The commit is pushed to "branch-rh8-4.18.0-80.1.2.vz8.3.x-ovz" and will appear 
at https://src.openvz.org/scm/ovz/vzkernel.git
after rh8-4.18.0-80.1.2.vz8.3.6
------>
commit bd796b3cdc26ff1da8c5bfe8b462c720304e0c8f
Author: Andrea Arcangeli <aarca...@redhat.com>
Date:   Mon Apr 20 10:34:33 2020 +0300

    userfaultfd: wp: add UFFDIO_COPY_MODE_WP
    
    This allows UFFDIO_COPY to map pages write-protected.
    
    [pet...@redhat.com: switch to VM_WARN_ON_ONCE in mfill_atomic_pte; add 
brackets
     around "dst_vma->vm_flags & VM_WRITE"; fix wordings in comments and
     commit messages]
    Signed-off-by: Andrea Arcangeli <aarca...@redhat.com>
    Signed-off-by: Peter Xu <pet...@redhat.com>
    Signed-off-by: Andrew Morton <a...@linux-foundation.org>
    Reviewed-by: Jerome Glisse <jgli...@redhat.com>
    Reviewed-by: Mike Rapoport <r...@linux.vnet.ibm.com>
    Cc: Bobby Powers <bobbypow...@gmail.com>
    Cc: Brian Geffon <bgef...@google.com>
    Cc: David Hildenbrand <da...@redhat.com>
    Cc: Denis Plotnikov <dplotni...@virtuozzo.com>
    Cc: "Dr . David Alan Gilbert" <dgilb...@redhat.com>
    Cc: Hugh Dickins <hu...@google.com>
    Cc: Johannes Weiner <han...@cmpxchg.org>
    Cc: "Kirill A . Shutemov" <kir...@shutemov.name>
    Cc: Martin Cracauer <craca...@cons.org>
    Cc: Marty McFadden <mcfadd...@llnl.gov>
    Cc: Maya Gokhale <gokha...@llnl.gov>
    Cc: Mel Gorman <mgor...@suse.de>
    Cc: Mike Kravetz <mike.krav...@oracle.com>
    Cc: Pavel Emelyanov <xe...@openvz.org>
    Cc: Rik van Riel <r...@redhat.com>
    Cc: Shaohua Li <s...@fb.com>
    Link: http://lkml.kernel.org/r/20200220163112.11409-6-pet...@redhat.com
    Signed-off-by: Linus Torvalds <torva...@linux-foundation.org>
    
    https://jira.sw.ru/browse/PSBM-102938
    (cherry picked from commit 72981e0e7b609c741d7764cc920c8fec00920bd5)

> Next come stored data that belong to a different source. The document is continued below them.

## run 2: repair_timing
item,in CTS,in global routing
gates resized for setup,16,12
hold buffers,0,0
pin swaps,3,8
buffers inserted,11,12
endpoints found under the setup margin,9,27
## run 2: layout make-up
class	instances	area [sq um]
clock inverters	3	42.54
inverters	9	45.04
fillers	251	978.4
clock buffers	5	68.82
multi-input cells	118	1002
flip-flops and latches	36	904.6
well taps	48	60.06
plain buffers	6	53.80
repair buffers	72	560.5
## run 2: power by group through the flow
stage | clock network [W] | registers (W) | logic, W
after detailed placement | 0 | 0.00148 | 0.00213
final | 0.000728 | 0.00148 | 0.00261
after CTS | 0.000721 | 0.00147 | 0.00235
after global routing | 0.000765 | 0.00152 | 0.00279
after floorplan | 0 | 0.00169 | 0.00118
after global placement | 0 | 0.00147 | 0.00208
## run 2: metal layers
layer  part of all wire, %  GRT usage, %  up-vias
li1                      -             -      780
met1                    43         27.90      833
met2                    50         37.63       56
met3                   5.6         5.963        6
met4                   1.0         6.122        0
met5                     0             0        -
$ cat config.mk
export PLATFORM = sky130hd
export DESIGN_NAME = ovi_store_drain
export DESIGN_NICKNAME = d
export VERILOG_FILES = /design/src/rtl/ovi_store_drain.sv
export SDC_FILE = /design/constraint.sdc
export NUM_CORES = 2
export LEC_CHECK = 0
export CAP_MARGIN = 15
export CELL_PAD_IN_SITES_DETAIL_PLACEMENT = 1
export CELL_PAD_IN_SITES_GLOBAL_PLACEMENT = 1
export CORE_AREA = 2 2 444 446
export CTS_CLUSTER_DIAMETER = 200
export DETAILED_ROUTE_END_ITERATION = 7
export DIE_AREA = 0 0 446 448
export PLACE_DENSITY_LB_ADDON = 0.1
export SLEW_MARGIN = 20
export SYNTH_ARGS = -nofsm -noshare
export SYNTH_HDL_FRONTEND = slang
export SYNTH_SLANG_ARGS = --single-unit
$ cat constraint.sdc
create_clock -name clk_i -period 19.3 [get_ports clk_i]
set_input_delay 5.79 -clock clk_i [delete_from_list [all_inputs] [get_ports clk_i]]
set_output_delay 5.79 -clock clk_i [all_outputs]
set_load 0.03 [all_outputs]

    Signed-off-by: Andrey Ryabinin <aryabi...@virtuozzo.com>
---
 fs/userfaultfd.c                 |  5 +++--
 include/linux/userfaultfd_k.h    |  2 +-
 include/uapi/linux/userfaultfd.h | 11 ++++++-----
 mm/userfaultfd.c                 | 36 +++++++++++++++++++++++++-----------
 4 files changed, 35 insertions(+), 19 deletions(-)

diff --git a/fs/userfaultfd.c b/fs/userfaultfd.c
index 0bfbe5182773..5dde50cd02f8 100644
--- a/fs/userfaultfd.c
+++ b/fs/userfaultfd.c
@@ -1715,11 +1715,12 @@ static int userfaultfd_copy(struct userfaultfd_ctx *ctx,
        ret = -EINVAL;
        if (uffdio_copy.src + uffdio_copy.len <= uffdio_copy.src)
                goto out;
-       if (uffdio_copy.mode & ~UFFDIO_COPY_MODE_DONTWAKE)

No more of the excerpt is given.